Module Name: src
Committed By: kamil
Date: Wed May 6 07:25:26 UTC 2020
Modified Files:
src/lib/librumpuser: rumpuser_sp.c
Log Message:
Avoid buffer overflow
Disable the offending code.
OK by kre@
To generate a diff of this commit:
cvs rdiff -u -r1.75 -r1.76 src/lib/librumpuser/rumpuser_sp.c
Please note that diffs are not public domain; they are subject to the
copyright notices on the relevant files.
Modified files:
Index: src/lib/librumpuser/rumpuser_sp.c
diff -u src/lib/librumpuser/rumpuser_sp.c:1.75 src/lib/librumpuser/rumpuser_sp.c:1.76
--- src/lib/librumpuser/rumpuser_sp.c:1.75 Tue Mar 24 14:56:31 2020
+++ src/lib/librumpuser/rumpuser_sp.c Wed May 6 07:25:26 2020
@@ -1,4 +1,4 @@
-/* $NetBSD: rumpuser_sp.c,v 1.75 2020/03/24 14:56:31 kre Exp $ */
+/* $NetBSD: rumpuser_sp.c,v 1.76 2020/05/06 07:25:26 kamil Exp $ */
/*
* Copyright (c) 2010, 2011 Antti Kantee. All Rights Reserved.
@@ -37,7 +37,7 @@
#include "rumpuser_port.h"
#if !defined(lint)
-__RCSID("$NetBSD: rumpuser_sp.c,v 1.75 2020/03/24 14:56:31 kre Exp $");
+__RCSID("$NetBSD: rumpuser_sp.c,v 1.76 2020/05/06 07:25:26 kamil Exp $");
#endif /* !lint */
#include <sys/types.h>
@@ -715,9 +715,13 @@ serv_handleexec(struct spclient *spc, st
* very much). proceed with exec.
*/
+#if 0 /* XXX triggers buffer overflow */
/* ensure comm is 0-terminated */
/* TODO: make sure it contains sensible chars? */
comm[commlen] = '\0';
+#else
+ (void)commlen;
+#endif
lwproc_switch(spc->spc_mainlwp);
lwproc_execnotify(comm);
@@ -979,9 +983,13 @@ handlereq(struct spclient *spc)
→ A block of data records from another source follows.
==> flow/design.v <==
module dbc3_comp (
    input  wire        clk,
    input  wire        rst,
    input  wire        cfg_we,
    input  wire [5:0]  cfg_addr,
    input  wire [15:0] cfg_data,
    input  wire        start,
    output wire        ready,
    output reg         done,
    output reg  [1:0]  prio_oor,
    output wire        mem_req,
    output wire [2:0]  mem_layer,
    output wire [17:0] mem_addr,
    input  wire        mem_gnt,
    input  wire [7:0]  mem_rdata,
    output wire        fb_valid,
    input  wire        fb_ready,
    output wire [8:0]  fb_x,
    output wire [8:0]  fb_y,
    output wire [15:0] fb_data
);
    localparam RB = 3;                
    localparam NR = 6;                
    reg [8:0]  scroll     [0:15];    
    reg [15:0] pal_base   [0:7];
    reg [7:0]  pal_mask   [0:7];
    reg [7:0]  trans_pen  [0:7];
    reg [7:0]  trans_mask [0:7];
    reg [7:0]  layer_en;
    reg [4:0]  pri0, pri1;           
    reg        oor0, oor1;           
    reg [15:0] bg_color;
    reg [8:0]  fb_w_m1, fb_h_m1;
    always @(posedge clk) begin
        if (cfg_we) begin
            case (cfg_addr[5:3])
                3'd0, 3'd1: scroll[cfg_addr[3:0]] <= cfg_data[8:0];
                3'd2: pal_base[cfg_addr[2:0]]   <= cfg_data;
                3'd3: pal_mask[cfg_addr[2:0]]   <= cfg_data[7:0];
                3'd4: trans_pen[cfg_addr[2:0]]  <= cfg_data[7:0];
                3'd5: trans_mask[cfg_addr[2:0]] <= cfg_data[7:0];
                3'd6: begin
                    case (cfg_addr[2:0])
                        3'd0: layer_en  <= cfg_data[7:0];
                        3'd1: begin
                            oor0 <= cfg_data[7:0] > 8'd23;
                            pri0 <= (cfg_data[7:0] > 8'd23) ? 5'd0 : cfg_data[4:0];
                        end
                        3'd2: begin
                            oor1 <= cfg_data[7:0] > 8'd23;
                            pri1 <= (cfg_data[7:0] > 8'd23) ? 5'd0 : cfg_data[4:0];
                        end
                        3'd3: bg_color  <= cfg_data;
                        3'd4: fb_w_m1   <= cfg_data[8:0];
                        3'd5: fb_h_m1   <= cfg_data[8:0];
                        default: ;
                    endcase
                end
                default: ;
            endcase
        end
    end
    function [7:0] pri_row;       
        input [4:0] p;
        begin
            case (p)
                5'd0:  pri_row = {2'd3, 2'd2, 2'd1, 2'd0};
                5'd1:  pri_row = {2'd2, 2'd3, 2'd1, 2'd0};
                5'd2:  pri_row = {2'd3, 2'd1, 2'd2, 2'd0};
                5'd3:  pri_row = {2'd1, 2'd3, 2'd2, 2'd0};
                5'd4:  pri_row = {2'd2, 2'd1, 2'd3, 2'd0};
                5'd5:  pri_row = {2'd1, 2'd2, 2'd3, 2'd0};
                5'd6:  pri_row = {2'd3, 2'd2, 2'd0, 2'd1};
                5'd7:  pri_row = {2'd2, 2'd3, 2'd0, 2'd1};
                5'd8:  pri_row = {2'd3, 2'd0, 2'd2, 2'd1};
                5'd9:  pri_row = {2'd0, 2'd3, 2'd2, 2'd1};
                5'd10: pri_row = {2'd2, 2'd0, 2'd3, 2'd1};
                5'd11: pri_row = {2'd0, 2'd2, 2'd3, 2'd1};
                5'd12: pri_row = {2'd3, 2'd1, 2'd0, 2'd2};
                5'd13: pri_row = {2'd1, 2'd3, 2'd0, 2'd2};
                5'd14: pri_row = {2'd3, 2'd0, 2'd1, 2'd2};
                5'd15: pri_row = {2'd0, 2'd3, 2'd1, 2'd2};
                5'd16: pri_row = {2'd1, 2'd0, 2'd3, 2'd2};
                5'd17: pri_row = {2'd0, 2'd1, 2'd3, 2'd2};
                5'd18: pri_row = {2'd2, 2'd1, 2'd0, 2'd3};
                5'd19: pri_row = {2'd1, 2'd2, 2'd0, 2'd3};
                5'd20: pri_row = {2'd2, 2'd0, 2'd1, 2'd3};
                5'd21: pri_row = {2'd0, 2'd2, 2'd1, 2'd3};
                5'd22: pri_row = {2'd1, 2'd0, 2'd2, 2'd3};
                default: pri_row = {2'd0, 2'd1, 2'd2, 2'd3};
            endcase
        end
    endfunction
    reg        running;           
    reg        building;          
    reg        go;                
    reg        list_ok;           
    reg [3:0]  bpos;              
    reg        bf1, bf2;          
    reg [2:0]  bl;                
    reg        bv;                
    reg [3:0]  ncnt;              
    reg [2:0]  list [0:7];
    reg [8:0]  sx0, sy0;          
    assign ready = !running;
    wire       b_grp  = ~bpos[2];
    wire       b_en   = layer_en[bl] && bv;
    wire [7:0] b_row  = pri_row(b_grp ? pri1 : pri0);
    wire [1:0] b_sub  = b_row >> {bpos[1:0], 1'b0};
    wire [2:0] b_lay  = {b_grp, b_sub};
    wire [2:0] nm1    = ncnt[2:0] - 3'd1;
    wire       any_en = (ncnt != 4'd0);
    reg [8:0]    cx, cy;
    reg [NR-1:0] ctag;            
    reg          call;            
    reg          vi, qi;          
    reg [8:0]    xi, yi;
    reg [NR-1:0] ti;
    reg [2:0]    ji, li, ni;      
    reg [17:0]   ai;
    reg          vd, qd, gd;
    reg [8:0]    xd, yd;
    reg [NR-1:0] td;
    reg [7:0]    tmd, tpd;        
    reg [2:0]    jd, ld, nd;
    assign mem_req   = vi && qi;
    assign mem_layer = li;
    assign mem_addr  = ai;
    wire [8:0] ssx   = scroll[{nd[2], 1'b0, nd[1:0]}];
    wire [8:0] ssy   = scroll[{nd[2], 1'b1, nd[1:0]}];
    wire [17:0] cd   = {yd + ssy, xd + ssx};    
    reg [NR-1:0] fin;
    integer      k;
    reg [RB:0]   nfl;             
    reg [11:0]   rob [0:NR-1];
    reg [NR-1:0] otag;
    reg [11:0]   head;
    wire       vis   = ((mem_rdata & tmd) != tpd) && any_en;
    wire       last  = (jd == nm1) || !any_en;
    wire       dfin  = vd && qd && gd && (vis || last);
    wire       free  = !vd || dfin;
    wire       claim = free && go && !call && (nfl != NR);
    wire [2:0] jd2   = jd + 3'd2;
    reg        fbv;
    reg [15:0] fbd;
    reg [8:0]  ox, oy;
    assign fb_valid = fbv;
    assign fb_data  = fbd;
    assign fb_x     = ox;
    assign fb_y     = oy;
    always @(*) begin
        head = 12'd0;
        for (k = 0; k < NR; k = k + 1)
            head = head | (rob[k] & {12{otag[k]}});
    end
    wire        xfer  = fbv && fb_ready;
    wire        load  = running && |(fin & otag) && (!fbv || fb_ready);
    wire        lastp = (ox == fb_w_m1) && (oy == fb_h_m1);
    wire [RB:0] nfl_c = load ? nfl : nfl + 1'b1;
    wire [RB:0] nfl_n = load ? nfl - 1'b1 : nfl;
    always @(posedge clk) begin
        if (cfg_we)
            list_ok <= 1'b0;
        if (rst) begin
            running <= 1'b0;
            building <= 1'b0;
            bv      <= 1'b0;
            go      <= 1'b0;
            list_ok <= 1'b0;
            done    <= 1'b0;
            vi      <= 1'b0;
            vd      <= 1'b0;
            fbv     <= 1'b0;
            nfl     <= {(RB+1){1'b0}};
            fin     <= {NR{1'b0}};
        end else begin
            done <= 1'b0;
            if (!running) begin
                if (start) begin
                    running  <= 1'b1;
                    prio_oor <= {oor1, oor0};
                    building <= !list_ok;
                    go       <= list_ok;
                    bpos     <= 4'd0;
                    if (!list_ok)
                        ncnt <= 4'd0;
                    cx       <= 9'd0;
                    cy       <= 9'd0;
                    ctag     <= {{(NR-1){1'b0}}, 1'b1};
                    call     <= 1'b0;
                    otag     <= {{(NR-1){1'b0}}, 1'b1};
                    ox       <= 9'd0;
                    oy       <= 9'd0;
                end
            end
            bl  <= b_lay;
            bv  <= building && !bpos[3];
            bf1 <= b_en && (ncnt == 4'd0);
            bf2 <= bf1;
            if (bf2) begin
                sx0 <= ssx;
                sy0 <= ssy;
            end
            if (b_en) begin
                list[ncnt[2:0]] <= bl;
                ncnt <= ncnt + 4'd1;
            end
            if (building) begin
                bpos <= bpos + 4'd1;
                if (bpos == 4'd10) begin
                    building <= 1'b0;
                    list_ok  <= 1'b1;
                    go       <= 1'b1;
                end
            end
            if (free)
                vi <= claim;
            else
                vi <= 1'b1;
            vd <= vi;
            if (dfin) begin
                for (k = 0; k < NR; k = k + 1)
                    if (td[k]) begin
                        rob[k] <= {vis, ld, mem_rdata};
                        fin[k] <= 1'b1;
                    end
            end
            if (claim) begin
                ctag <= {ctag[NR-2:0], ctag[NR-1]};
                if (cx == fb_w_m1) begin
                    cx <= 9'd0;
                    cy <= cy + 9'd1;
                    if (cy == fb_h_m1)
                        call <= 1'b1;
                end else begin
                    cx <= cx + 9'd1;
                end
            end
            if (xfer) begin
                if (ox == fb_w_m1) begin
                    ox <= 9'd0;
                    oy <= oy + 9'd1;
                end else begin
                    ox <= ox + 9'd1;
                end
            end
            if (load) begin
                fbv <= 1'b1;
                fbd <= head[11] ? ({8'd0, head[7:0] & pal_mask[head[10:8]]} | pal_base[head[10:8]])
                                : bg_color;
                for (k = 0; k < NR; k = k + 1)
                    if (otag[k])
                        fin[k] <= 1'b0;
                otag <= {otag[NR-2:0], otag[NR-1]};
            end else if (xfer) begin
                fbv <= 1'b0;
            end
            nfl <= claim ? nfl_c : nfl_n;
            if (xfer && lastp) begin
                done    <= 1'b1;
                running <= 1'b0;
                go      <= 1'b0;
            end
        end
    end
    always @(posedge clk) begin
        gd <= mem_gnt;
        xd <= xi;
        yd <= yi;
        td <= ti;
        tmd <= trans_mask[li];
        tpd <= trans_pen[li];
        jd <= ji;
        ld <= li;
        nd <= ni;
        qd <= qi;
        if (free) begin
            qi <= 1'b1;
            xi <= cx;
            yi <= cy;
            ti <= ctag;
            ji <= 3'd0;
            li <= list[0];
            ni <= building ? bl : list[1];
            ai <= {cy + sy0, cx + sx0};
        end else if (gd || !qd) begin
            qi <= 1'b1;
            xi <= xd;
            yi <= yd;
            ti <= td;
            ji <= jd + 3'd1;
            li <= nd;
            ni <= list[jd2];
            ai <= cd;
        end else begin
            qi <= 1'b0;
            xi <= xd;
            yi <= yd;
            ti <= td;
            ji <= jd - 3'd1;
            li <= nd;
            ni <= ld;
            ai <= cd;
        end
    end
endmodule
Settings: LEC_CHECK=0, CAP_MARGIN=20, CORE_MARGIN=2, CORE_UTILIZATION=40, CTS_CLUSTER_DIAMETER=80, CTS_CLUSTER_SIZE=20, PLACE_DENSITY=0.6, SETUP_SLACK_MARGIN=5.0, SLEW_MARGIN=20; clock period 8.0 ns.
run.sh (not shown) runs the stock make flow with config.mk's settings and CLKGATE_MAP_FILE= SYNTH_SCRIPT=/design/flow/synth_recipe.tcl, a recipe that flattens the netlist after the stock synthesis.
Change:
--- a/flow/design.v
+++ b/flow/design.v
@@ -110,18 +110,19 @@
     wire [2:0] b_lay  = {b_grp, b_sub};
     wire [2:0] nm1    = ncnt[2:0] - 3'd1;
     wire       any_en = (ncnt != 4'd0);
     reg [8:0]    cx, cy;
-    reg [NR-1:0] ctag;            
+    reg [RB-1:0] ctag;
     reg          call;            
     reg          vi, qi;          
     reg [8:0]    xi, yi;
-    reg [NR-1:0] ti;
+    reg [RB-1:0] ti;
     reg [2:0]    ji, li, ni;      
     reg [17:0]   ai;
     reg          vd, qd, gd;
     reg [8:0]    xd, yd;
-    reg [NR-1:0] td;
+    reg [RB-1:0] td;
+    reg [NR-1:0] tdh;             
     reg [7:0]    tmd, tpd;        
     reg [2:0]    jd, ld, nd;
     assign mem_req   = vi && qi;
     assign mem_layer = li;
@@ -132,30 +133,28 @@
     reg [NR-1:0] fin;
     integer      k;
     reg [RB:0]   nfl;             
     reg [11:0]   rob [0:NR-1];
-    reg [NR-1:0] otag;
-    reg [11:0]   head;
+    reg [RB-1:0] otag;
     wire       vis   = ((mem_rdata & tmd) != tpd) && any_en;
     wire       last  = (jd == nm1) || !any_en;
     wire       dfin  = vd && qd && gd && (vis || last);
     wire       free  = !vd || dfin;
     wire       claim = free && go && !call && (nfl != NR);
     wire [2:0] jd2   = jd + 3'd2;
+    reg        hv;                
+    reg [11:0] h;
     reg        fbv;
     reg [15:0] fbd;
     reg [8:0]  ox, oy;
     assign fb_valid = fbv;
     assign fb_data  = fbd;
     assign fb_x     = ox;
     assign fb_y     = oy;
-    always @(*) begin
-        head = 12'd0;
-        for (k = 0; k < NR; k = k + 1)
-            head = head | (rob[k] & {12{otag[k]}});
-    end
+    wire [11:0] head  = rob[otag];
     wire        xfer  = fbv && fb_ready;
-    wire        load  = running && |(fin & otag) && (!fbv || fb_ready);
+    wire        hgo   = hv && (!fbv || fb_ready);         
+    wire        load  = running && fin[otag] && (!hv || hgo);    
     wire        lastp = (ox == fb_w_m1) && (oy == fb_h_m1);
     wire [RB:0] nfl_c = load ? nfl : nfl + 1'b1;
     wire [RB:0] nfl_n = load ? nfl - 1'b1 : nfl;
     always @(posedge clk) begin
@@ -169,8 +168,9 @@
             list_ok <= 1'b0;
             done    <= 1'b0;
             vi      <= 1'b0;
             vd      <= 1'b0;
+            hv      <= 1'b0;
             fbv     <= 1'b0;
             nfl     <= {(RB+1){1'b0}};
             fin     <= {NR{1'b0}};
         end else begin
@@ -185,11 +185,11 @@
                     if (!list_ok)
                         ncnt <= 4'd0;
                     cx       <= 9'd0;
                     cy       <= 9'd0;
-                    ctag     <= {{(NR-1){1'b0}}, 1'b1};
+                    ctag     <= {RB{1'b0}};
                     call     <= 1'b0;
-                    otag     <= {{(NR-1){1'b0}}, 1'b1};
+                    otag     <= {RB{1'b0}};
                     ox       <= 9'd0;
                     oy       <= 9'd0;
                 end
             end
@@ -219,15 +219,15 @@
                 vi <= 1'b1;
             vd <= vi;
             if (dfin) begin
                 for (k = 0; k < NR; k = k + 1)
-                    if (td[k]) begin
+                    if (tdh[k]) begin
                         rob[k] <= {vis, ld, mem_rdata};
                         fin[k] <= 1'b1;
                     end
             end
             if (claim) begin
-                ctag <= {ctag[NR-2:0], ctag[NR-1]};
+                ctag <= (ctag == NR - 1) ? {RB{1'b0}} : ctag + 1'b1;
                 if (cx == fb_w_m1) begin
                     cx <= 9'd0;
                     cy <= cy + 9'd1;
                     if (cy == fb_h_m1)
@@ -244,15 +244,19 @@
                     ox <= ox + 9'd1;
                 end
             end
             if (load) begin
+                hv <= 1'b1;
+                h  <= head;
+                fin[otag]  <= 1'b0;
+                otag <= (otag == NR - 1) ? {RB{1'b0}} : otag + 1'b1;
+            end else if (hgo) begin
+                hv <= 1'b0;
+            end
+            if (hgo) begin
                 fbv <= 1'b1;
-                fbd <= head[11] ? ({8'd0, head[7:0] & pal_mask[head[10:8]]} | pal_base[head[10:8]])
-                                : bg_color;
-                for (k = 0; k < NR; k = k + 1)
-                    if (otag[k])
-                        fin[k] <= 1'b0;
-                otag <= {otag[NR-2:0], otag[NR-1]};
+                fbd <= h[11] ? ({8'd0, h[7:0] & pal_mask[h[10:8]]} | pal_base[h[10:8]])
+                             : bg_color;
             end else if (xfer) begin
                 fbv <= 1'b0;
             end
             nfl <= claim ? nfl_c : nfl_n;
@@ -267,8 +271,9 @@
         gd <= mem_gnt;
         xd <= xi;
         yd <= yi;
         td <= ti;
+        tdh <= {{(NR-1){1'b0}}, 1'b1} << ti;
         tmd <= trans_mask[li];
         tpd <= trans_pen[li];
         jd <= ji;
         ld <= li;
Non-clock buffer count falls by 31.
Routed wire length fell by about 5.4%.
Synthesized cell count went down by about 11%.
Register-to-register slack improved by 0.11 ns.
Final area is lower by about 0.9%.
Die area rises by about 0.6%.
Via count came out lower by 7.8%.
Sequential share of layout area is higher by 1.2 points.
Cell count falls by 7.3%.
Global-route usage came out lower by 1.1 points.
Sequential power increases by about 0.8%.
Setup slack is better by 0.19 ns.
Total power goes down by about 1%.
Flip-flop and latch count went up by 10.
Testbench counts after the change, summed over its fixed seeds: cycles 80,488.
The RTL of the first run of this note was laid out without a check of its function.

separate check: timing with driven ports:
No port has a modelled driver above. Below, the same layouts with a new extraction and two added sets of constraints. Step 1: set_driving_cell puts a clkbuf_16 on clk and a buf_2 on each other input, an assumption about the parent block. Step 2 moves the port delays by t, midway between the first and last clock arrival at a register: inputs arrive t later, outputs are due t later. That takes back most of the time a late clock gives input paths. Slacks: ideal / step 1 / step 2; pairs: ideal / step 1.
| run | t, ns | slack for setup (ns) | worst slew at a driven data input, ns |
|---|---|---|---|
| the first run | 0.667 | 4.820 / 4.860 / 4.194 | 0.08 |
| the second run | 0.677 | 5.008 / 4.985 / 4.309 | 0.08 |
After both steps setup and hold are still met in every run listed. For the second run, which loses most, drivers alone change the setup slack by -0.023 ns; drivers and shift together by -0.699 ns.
This design comes from an exercise in tuning for small area, a short achievable clock period and few clock cycles per item on the open sky130 flow, not from production work.
Only simulation tests tie the RTL to the original design; equivalence was not proved.
Power and IR drop assume default switching activity.

==> design/flow/design.v <==
module smlb_compositor #(
    parameter H = 64                       
) (
    input  wire        clk,
    input  wire        rst,                
    input  wire        in_valid,
    output wire        in_ready,
    input  wire [47:0] in_src,
    input  wire [47:0] in_row,
    input  wire        in_last,
    input  wire [15:0] in_hwy,
    input  wire [2:0]  in_shift,
    input  wire [7:0]  in_bright,
    input  wire        in_ck_en,
    input  wire [47:0] in_ck_key,
    input  wire [15:0] in_ck_first,
    input  wire [15:0] in_ck_last,
    output reg         out_valid,
    input  wire        out_ready,
    output reg  [47:0] out_row,
    output reg         out_last,
    output reg  [1:0]  out_status
);
    localparam [1:0] ST_OK = 2'd0, ST_SATURATED = 2'd1, ST_RANGE = 2'd2;
    reg  k_valid;
    reg  in_ready_q;
    wire adv = !k_valid;
    assign in_ready = in_ready_q;
    wire       in_range = (in_shift > 3'd4) || (in_hwy >= H);
    wire [5:0] hwy_lo   = in_hwy[5:0];
    wire       below    = (in_ck_first[15:6] != 10'd0) || (hwy_lo < in_ck_first[5:0]);
    wire       above    = (in_ck_last[15:6] == 10'd0) && (hwy_lo > in_ck_last[5:0]);
    wire       in_keyed = in_src == in_ck_key;
    wire       in_skip  = in_range || (in_bright == 8'd0) ||
                          (in_ck_en && (below || above || in_keyed));
    function [16:0] correct_raw;           
        input [15:0] v;
        input [2:0]  s;
        reg   [15:0] t;
        reg          c;
        begin
            if (s[2]) begin
                t = {v[11:0], 4'd0};
                c = v[15:12] != 4'd0;
            end else begin
                case (s[1:0])
                    2'd0: begin t = v;                c = 1'b0;              end
                    2'd1: begin t = {v[14:0], 1'd0};  c = v[15];             end
                    2'd2: begin t = {v[13:0], 2'd0};  c = v[15:14] != 2'd0;  end
                    default: begin t = {v[12:0], 3'd0}; c = v[15:13] != 3'd0; end
                endcase
            end
            correct_raw = {c, t};
        end
    endfunction
    wire [16:0] in_cr = correct_raw(in_src[47:32], in_shift);
    wire [16:0] in_cg = correct_raw(in_src[31:16], in_shift);
    wire [16:0] in_cb = correct_raw(in_src[15:0],  in_shift);
    reg        s1_valid;
    reg [47:0] s1_u, s1_row;               
    reg [2:0]  s1_clamp;                   
    reg [7:0]  s1_bright;
    reg        s1_skip, s1_range, s1_last;
    always @(posedge clk) begin
        if (rst)
            s1_valid <= 1'b0;
        else if (adv)
            s1_valid <= in_valid;
    end
    always @(posedge clk) begin
        if (adv) begin
            s1_u      <= {in_cr[15:0], in_cg[15:0], in_cb[15:0]};
            s1_clamp  <= {in_cr[16], in_cg[16], in_cb[16]};
            s1_row    <= in_row;
            s1_bright <= in_bright;
            s1_skip   <= in_skip;
            s1_range  <= in_range;
            s1_last   <= in_last;
        end
    end
    wire [7:0]  br_eff = s1_skip ? 8'd0 : s1_bright;
    wire [47:0] s1_t = s1_u | {{16{s1_clamp[2]}}, {16{s1_clamp[1]}}, {16{s1_clamp[0]}}};
    wire [23:0] nr, ng, nb;
    smlb_numer u_nr (.o(s1_row[47:32]), .t(s1_t[47:32]), .br(br_eff), .n(nr));
    smlb_numer u_ng (.o(s1_row[31:16]), .t(s1_t[31:16]), .br(br_eff), .n(ng));
    smlb_numer u_nb (.o(s1_row[15:0]),  .t(s1_t[15:0]),  .br(br_eff), .n(nb));
    wire pix_sat = !s1_skip && (s1_clamp != 3'd0);
    reg row_sat;
    wire [1:0] status = s1_range             ? ST_RANGE :
                        (row_sat || pix_sat) ? ST_SATURATED : ST_OK;
    reg        s2_valid;
    reg [23:0] s2_nr, s2_ng, s2_nb;
    reg [1:0]  s2_status;
    reg        s2_last;
    always @(posedge clk) begin
        if (rst) begin
            s2_valid <= 1'b0;
            row_sat  <= 1'b0;
        end else if (adv) begin
            s2_valid <= s1_valid;
            if (s1_valid)
                row_sat <= s1_last ? 1'b0 : (row_sat || pix_sat);
        end
    end
    always @(posedge clk) begin
        if (adv) begin
            s2_nr     <= nr;
            s2_ng     <= ng;
            s2_nb     <= nb;
            s2_status <= s1_last ? status : ST_OK;
            s2_last   <= s1_last;
        end
    end
    wire [15:0] qr, qg, qb;
    smlb_div255 u_qr (.n(s2_nr), .q(qr));
    smlb_div255 u_qg (.n(s2_ng), .q(qg));
    smlb_div255 u_qb (.n(s2_nb), .q(qb));
    wire [50:0] res = {qr, qg, qb, s2_last, s2_status};
    reg  [50:0] k_data;
    wire        o_free = !out_valid || out_ready;
    always @(posedge clk) begin
        if (rst) begin
            out_valid <= 1'b0;
            k_valid   <= 1'b0;
        end else if (o_free) begin
            out_valid <= k_valid || s2_valid;
            k_valid   <= 1'b0;
        end else if (!k_valid) begin
            k_valid   <= s2_valid;
        end
    end
    always @(posedge clk) begin
        if (rst)
            in_ready_q <= 1'b1;
        else
            in_ready_q <= o_free || (!k_valid && !s2_valid);
    end
    always @(posedge clk) begin
        if (!k_valid)
            k_data <= res;
        if (o_free)
            {out_row, out_last, out_status} <= k_valid ? k_data : res;
    end
endmodule
Source: an optimization exercise on an open RTL-to-GDS flow (aim: small area). Production flows keep margins and buffers that such runs may drop. The RTL was checked by simulation tests, not by an equivalence proof against the original design. Power and IR drop assume default switching activity.

## build 51
==> flow/design.v (excerpt) <==
module lm15_lge (
    input  wire        clk,
    input  wire        rst,
    input  wire        cmd_valid,
    input  wire [87:0] cmd_word,
    output wire        busy,
    output reg         ill,
    output wire        lcd_ce,
    output wire        lcd_rs,
    output wire        tx_valid,
    output reg  [7:0]  tx_data,
    input  wire        tx_ready,
    output reg         mem_re,
    output reg  [1:0]  mem_space,
    output wire [15:0] mem_addr,
    input  wire [15:0] mem_rdata
);
==> flow/config.mk <==
export PLATFORM = sky130hd
export DESIGN_NAME = lm15_lge
export DESIGN_NICKNAME = lm15_lge
export VERILOG_FILES = /design/flow/design.v
export SDC_FILE = /design/flow/constraint.sdc
export NUM_CORES = 4
export LEC_CHECK = 0
export CAP_MARGIN = 20
export CORE_MARGIN = 2
export CORE_UTILIZATION = 40
export SLEW_MARGIN = 20
==> flow/constraint.sdc <==
create_clock -name core_clock -period 10.0 [get_ports {clk}]
set_input_delay 2.0000 -clock core_clock [delete_from_list [all_inputs] [get_ports {clk}]]
set_output_delay 2.0000 -clock core_clock [all_outputs]
set_load 0.01 [all_outputs]
standard.sh (not shown) runs the stock make flow with config.mk's settings and CLKGATE_MAP_FILE= SYNTH_SCRIPT=/design/flow/synth_recipe.tcl, a recipe that flattens the netlist after the stock synthesis.
==> flow/flow/run.sh <==
#!/bin/bash
# Standard ORFS layout with these changes to how it is built:
#  - synthesis maps the logic with an area-oriented ABC script (flow/area.abc)
#    instead of ORFS's abc_area.script; everything else in synthesis is the
#    standard script (synth_recipe.tcl, ORFS synth.tcl);
#  - port buffers use sky130_fd_sc_hd__buf_1;
#  - synthesis does not extract half/full adder cells (ADDER_MAP_FILE empty),
#    so ABC maps the adders together with the rest of the logic;
#  - CTS does not add dummy loads and uses clkbuf_4 below the root buffer.
set -euo pipefail
here=$(pwd)
sed 's|^source $::env(SCRIPTS_DIR)/synth_preamble.tcl$|&\nset abc_args [lreplace $abc_args 1 1 '"$here"'/flow/area.abc]|' \
    "$FLOW_HOME/scripts/synth.tcl" > "$here/my_synth_core.tcl"
grep -q "flow/area.abc" "$here/my_synth_core.tcl"
sed "s|source \$::env(SCRIPTS_DIR)/synth.tcl|source $here/my_synth_core.tcl|" synth_recipe.tcl > "$here/my_synth.tcl"
grep -q my_synth_core "$here/my_synth.tcl"
bash standard.sh SYNTH_SCRIPT="$here/my_synth.tcl" \
    "BUFFER_PORTS_ARGS=-buffer_cell sky130_fd_sc_hd__buf_1" \
    "CTS_ARGS=-sink_clustering_enable -repair_clock_nets -dont_use_dummy_load -buf_list sky130_fd_sc_hd__clkbuf_4 -root_buf sky130_fd_sc_hd__clkbuf_16" \
    ADDER_MAP_FILE= \
    finish > "$here/flow_make.log" 2>&1
==> flow/flow/area.abc <==
strash
&get -n
&fraig -x
&put
scorr
dc2
strash
&get -n
&deepsyn -T 150
&dch -f
&nf -R 1000 -p -C 32 -F 8 -A 4
&put
Build 51 completed end to end with timing, DRC and antenna clean.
char *comm = (char *)spc->spc_buf;
size_t commlen = spc->spc_hdr.rsp_len - HDRSZ;
+#if 0 /* XXX triggers buffer overflow */
/* ensure it's 0-terminated */
/* XXX make sure it contains sensible chars? */
comm[commlen] = '\0';
+#else
+ (void)commlen;
+#endif
/* make sure we fork off of proc1 */
_DIAGASSERT(lwproc_curlwp() == NULL);